==> src/hw/decoderBusPkg.sv <==
// Decoder internal bus types
`default_nettype none

package decoderBusPkg;

  localparam int memAddrWidth = 12;

  // bits consumed from the look-ahead window
  typedef struct packed {
    logic       take;
    logic [4:0] count;  // 0 to 16
  } bitTake_t;

  // addr[11] set for a scalefactor, addr[10] channel,
  // low bits line number or sfb
  typedef struct packed {
    logic                    valid;
    logic [memAddrWidth-1:0] addr;
    logic [15:0]             data;   // two's complement
  } memWr_t;

endpackage

`default_nettype wire

==> src/hw/mp3FormatPkg.sv <==
// Layer III format definitions
`default_nettype none

package mp3FormatPkg;

  localparam int numLines   = 576;  // spectral lines per granule
  localparam int numLongSfb = 21;

  typedef struct packed {
    logic        granule;
    logic        channel;
    logic [11:0] part23Length;
    logic [3:0]  scalefacCompress;
    logic [3:0]  scfsi;             // bit 0 covers bands 0..5
  } sideInfo_t;

  typedef struct packed {
    logic [2:0] slen0;  // bands 0..10
    logic [2:0] slen1;  // bands 11..20
  } slenPair_t;

  // standard scalefac_compress table
  function automatic slenPair_t slenPair(input logic [3:0] compress);
    slenPair_t pair;
    case (compress)
      4'd0:    pair = '{3'd0, 3'd0};
      4'd1:    pair = '{3'd0, 3'd1};
      4'd2:    pair = '{3'd0, 3'd2};
      4'd3:    pair = '{3'd0, 3'd3};
      4'd4:    pair = '{3'd3, 3'd0};
      4'd5:    pair = '{3'd1, 3'd1};
      4'd6:    pair = '{3'd1, 3'd2};
      4'd7:    pair = '{3'd1, 3'd3};
      4'd8:    pair = '{3'd2, 3'd1};
      4'd9:    pair = '{3'd2, 3'd2};
      4'd10:   pair = '{3'd2, 3'd3};
      4'd11:   pair = '{3'd3, 3'd1};
      4'd12:   pair = '{3'd3, 3'd2};
      4'd13:   pair = '{3'd3, 3'd3};
      4'd14:   pair = '{3'd4, 3'd2};
      default: pair = '{3'd4, 3'd3};
    endcase
    return pair;
  endfunction

endpackage

`default_nettype wire

==> src/hw/bitReservoir.sv <==
// Bit reservoir
`timescale 1ns/1ps
`default_nettype none

module bitReservoir
  import decoderBusPkg::*;
(
  input  logic        Clk,
  input  logic        rst,
  output logic        fetchReq,
  input  logic        fetchAck,
  input  logic [7:0]  fetchData,
  input  bitTake_t    take,
  output logic [15:0] window,
  output logic        windowValid
);

  logic [31:0] shiftReg;     // held bits start at bit 31
  logic [5:0]  fillCount;
  logic [31:0] shifted;
  logic [5:0]  keptCount;
  logic [31:0] keepMask;
  logic [31:0] byteAligned;
  logic        append;

  assign append = fetchReq && fetchAck;

  // ************************************************************************
  // take first, then the new byte goes right below what is left
  // ************************************************************************
  always_comb
  begin
    if (take.take)
    begin
      shifted   = shiftReg << take.count;
      keptCount = fillCount - {1'b0, take.count};
    end
    else
    begin
      shifted   = shiftReg;
      keptCount = fillCount;
    end
    keepMask    = ~(32'hffff_ffff >> keptCount);
    byteAligned = {fetchData, 24'h000000} >> keptCount;
  end

  always_ff @(posedge Clk)
  begin
    if (append)
      shiftReg <= (shifted & keepMask) | byteAligned;
    else
      shiftReg <= shifted;
  end

  always_ff @(posedge Clk)
  begin
    if (rst)
      fillCount <= '0;
    else if (append)
      fillCount <= keptCount + 6'd8;
    else
      fillCount <= keptCount;
  end

  // ************************************************************************
  // four-phase fetch
  // ************************************************************************
  always_ff @(posedge Clk)
  begin
    if (rst)
      fetchReq <= 1'b0;
    else if (append)
      fetchReq <= 1'b0;                                  // byte taken
    else if (!fetchReq && !fetchAck && fillCount < 6'd24)
      fetchReq <= 1'b1;                                  // ack seen low again
  end

  assign window      = shiftReg[31:16];
  assign windowValid = fillCount >= 6'd16;

endmodule

`default_nettype wire

==> src/hw/count1Decoder.sv <==
// Count1 region decoder
`timescale 1ns/1ps
`default_nettype none

module count1Decoder
  import mp3FormatPkg::*;
  import decoderBusPkg::*;
#(
  parameter int sampleWidth   = 16,
  parameter int lineAddrWidth = 10
)
(
  input  logic        Clk,
  input  logic        rst,
  input  logic        start,
  input  logic        channel,
  input  logic [11:0] bitsLeft,
  input  logic [15:0] window,
  input  logic        windowValid,
  output bitTake_t    take,
  output memWr_t      wr,
  output logic        done
);

  typedef enum logic [1:0] {c1Idle, c1Quad, c1Vals, c1Fill} c1State_t;

  localparam logic [lineAddrWidth-1:0] lastLine = lineAddrWidth'(numLines - 1);
  localparam logic [lineAddrWidth-1:0] endLine  = lineAddrWidth'(numLines);

  c1State_t                 state;
  logic [lineAddrWidth-1:0] line;
  logic [3:0]               vwxy;
  logic [1:0]               idx;
  logic                     cur;
  logic                     needSign;
  logic                     quadGo;
  logic                     emit;
  logic [sampleWidth-1:0]   sample;

  assign quadGo   = line < endLine && bitsLeft >= 12'd4;
  assign cur      = vwxy[2'd3 - idx];                   // v first
  assign needSign = cur && bitsLeft != 12'd0;
  assign emit     = (state == c1Vals && (!needSign || windowValid)) || state == c1Fill;

  always_comb
  begin
    if (state == c1Fill || !cur)
      sample = '0;
    else if (needSign && window[15])
      sample = '1;                   // -1
    else
      sample = sampleWidth'(1);
  end

  always_comb
  begin
    take = '0;
    if (state == c1Quad && quadGo && windowValid)
    begin
      take.take  = 1'b1;
      take.count = 5'd4;
    end
    else if (state == c1Vals && needSign && windowValid)
    begin
      take.take  = 1'b1;
      take.count = 5'd1;
    end
  end

  always_comb
  begin
    wr.valid = emit;
    wr.addr  = {1'b0, channel, line};
    wr.data  = sample;
  end

  // ************************************************************************
  // quads, then zero fill to the last line
  // ************************************************************************
  always_ff @(posedge Clk)
  begin
    if (rst)
    begin
      state <= c1Idle;
      done  <= 1'b0;
    end
    else
    begin
      done <= 1'b0;
      case (state)
        c1Idle:
          if (start)
            state <= c1Quad;
        c1Quad:
          if (quadGo)
          begin
            if (windowValid)
              state <= c1Vals;
          end
          else if (line == endLine)
          begin
            state <= c1Idle;
            done  <= 1'b1;
          end
          else
            state <= c1Fill;
        c1Vals:
          if (emit && idx == 2'd3)
            state <= c1Quad;
        c1Fill:
          if (line == lastLine)
          begin
            state <= c1Idle;
            done  <= 1'b1;
          end
        default:
          state <= c1Idle;
      endcase
    end
  end

  always_ff @(posedge Clk)
  begin
    if (state == c1Idle && start)
      line <= '0;
    else if (emit)
      line <= line + 1'b1;
    if (state == c1Quad && take.take)
    begin
      vwxy <= ~window[15:12];        // table B
      idx  <= 2'd0;
    end
    else if (emit)
      idx <= idx + 2'd1;
  end

endmodule

`default_nettype wire

==> src/hw/granuleSequencer.sv <==
// Granule sequencer
`timescale 1ns/1ps
`default_nettype none

module granuleSequencer
  import mp3FormatPkg::*;
  import decoderBusPkg::*;
(
  input  logic        Clk,
  input  logic        rst,
  input  logic        startReq,
  output logic        doneAck,
  input  sideInfo_t   side,
  input  bitTake_t    sfTake,
  input  bitTake_t    c1Take,
  input  memWr_t      sfWr,
  input  memWr_t      c1Wr,
  input  logic        sfDone,
  input  logic        c1Done,
  output logic        sfStart,
  output logic        c1Start,
  output logic [11:0] bitsLeft,
  input  logic        windowValid,
  output bitTake_t    take,
  output memWr_t      memWr
);

  typedef enum logic [2:0] {phIdle, phScale, phCount1, phDiscard, phAck} phase_t;

  phase_t   phase;
  bitTake_t discardTake;
  memWr_t   wrSel;

  // drop leftover part2_3 bits, up to 16 a cycle
  always_comb
  begin
    discardTake.take  = windowValid && bitsLeft != 12'd0;
    discardTake.count = (bitsLeft >= 12'd16) ? 5'd16 : bitsLeft[4:0];
  end

  always_comb
  begin
    take  = '0;
    wrSel = '0;
    case (phase)
      phScale:
      begin
        take  = sfTake;
        wrSel = sfWr;
      end
      phCount1:
      begin
        take  = c1Take;
        wrSel = c1Wr;
      end
      phDiscard:
        take = discardTake;
      default:
        take = '0;
    endcase
  end

  always_ff @(posedge Clk)
  begin
    if (rst)
    begin
      phase   <= phIdle;
      doneAck <= 1'b0;
      sfStart <= 1'b0;
      c1Start <= 1'b0;
    end
    else
    begin
      sfStart <= 1'b0;
      c1Start <= 1'b0;
      case (phase)
        phIdle:
          if (startReq)
          begin
            phase   <= phScale;
            sfStart <= 1'b1;
          end
        phScale:
          if (sfDone)
          begin
            phase   <= phCount1;
            c1Start <= 1'b1;
          end
        phCount1:
          if (c1Done)
            phase <= phDiscard;
        phDiscard:
          if (bitsLeft == 12'd0)
          begin
            phase   <= phAck;
            doneAck <= 1'b1;
          end
        phAck:
          if (!startReq)             // host released
          begin
            phase   <= phIdle;
            doneAck <= 1'b0;
          end
        default:
          phase <= phIdle;
      endcase
    end
  end

  // bit budget of the granule
  always_ff @(posedge Clk)
  begin
    if (rst)
      bitsLeft <= '0;
    else if (phase == phIdle && startReq)
      bitsLeft <= side.part23Length;
    else if (take.take)
      bitsLeft <= bitsLeft - 12'(take.count);
  end

  always_ff @(posedge Clk)
  begin
    if (rst)
      memWr <= '0;
    else
      memWr <= wrSel;
  end

endmodule

`default_nettype wire

==> src/hw/mp3GranuleDecoder.sv <==
// MP3 granule decoder top
`timescale 1ns/1ps
`default_nettype none

module mp3GranuleDecoder
  import mp3FormatPkg::*;
  import decoderBusPkg::*;
#(
  parameter int sampleWidth   = 16,
  parameter int lineAddrWidth = 10
)
(
  input  logic       Clk,
  input  logic       rst,
  input  logic       startReq,
  input  sideInfo_t  side,
  output logic       doneAck,
  output logic       fetchReq,
  input  logic       fetchAck,
  input  logic [7:0] fetchData,
  output memWr_t     memWr
);

  logic [15:0] window;
  logic        windowValid;
  logic [11:0] bitsLeft;
  logic        sfStart;
  logic        sfDone;
  logic        c1Start;
  logic        c1Done;
  bitTake_t    take;
  bitTake_t    sfTake;
  bitTake_t    c1Take;
  memWr_t      sfWr;
  memWr_t      c1Wr;

  bitReservoir reservoir (
    .Clk(Clk), .rst(rst),
    .fetchReq(fetchReq), .fetchAck(fetchAck), .fetchData(fetchData),
    .take(take), .window(window), .windowValid(windowValid)
  );

  scaleFactorParser #(.lineAddrWidth(lineAddrWidth)) sfParser (
    .Clk(Clk), .rst(rst), .start(sfStart), .side(side),
    .window(window), .windowValid(windowValid),
    .take(sfTake), .wr(sfWr), .done(sfDone)
  );

  count1Decoder #(.sampleWidth(sampleWidth), .lineAddrWidth(lineAddrWidth)) c1Dec (
    .Clk(Clk), .rst(rst), .start(c1Start), .channel(side.channel), .bitsLeft(bitsLeft),
    .window(window), .windowValid(windowValid),
    .take(c1Take), .wr(c1Wr), .done(c1Done)
  );

  granuleSequencer sequencer (
    .Clk(Clk), .rst(rst), .startReq(startReq), .doneAck(doneAck), .side(side),
    .sfTake(sfTake), .c1Take(c1Take), .sfWr(sfWr), .c1Wr(c1Wr),
    .sfDone(sfDone), .c1Done(c1Done), .sfStart(sfStart), .c1Start(c1Start),
    .bitsLeft(bitsLeft), .windowValid(windowValid), .take(take), .memWr(memWr)
  );

endmodule

`default_nettype wire

==> src/hw/scaleFactorParser.sv <==
// Long-block scalefactor parser
`timescale 1ns/1ps
`default_nettype none

module scaleFactorParser
  import mp3FormatPkg::*;
  import decoderBusPkg::*;
#(
  parameter int lineAddrWidth = 10
)
(
  input  logic        Clk,
  input  logic        rst,
  input  logic        start,
  input  sideInfo_t   side,
  input  logic [15:0] window,
  input  logic        windowValid,
  output bitTake_t    take,
  output memWr_t      wr,
  output logic        done
);

  localparam logic [4:0] lastSfb = 5'(numLongSfb - 1);

  slenPair_t  slens;
  logic       busy;
  logic [4:0] sfb;
  logic [2:0] slen;
  logic [1:0] group;
  logic       reuse;
  logic       advance;
  logic [3:0] value;

  assign slens = slenPair(side.scalefacCompress);

  // scfsi band groups 0-5, 6-10, 11-15, 16-20
  always_comb
  begin
    if (sfb < 5'd6)
      group = 2'd0;
    else if (sfb < 5'd11)
      group = 2'd1;
    else if (sfb < 5'd16)
      group = 2'd2;
    else
      group = 2'd3;
    slen = (sfb < 5'd11) ? slens.slen0 : slens.slen1;
  end

  assign reuse   = side.granule && side.scfsi[group];     // keep granule 0 value
  assign advance = busy && (reuse || slen == 3'd0 || windowValid);
  assign value   = (slen == 3'd0) ? 4'd0 : window[15:12] >> (3'd4 - slen);

  always_comb
  begin
    take.take  = busy && !reuse && slen != 3'd0 && windowValid;
    take.count = {2'b00, slen};
  end

  always_comb
  begin
    wr.valid = advance && !reuse;
    wr.addr  = {1'b1, side.channel, lineAddrWidth'(sfb)};
    wr.data  = {12'h000, value};
  end

  // one band per cycle
  always_ff @(posedge Clk)
  begin
    if (rst)
    begin
      busy <= 1'b0;
      sfb  <= '0;
      done <= 1'b0;
    end
    else
    begin
      done <= 1'b0;
      if (start)
      begin
        busy <= 1'b1;
        sfb  <= '0;
      end
      else if (advance)
      begin
        sfb <= sfb + 5'd1;
        if (sfb == lastSfb)
        begin
          busy <= 1'b0;
          done <= 1'b1;
        end
      end
    end
  end

endmodule

`default_nettype wire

:::::

Filter the lines above, keeping and copying those that contain "sfStart".

**PROBLEM SOLUTION:**
  output logic        sfStart,
      sfStart <= 1'b0;
      sfStart <= 1'b0;
            sfStart <= 1'b1;
  logic        sfStart;
    .Clk(Clk), .rst(rst), .start(sfStart), .side(side),
    .sfDone(sfDone), .c1Done(c1Done), .sfStart(sfStart), .c1Start(c1Start),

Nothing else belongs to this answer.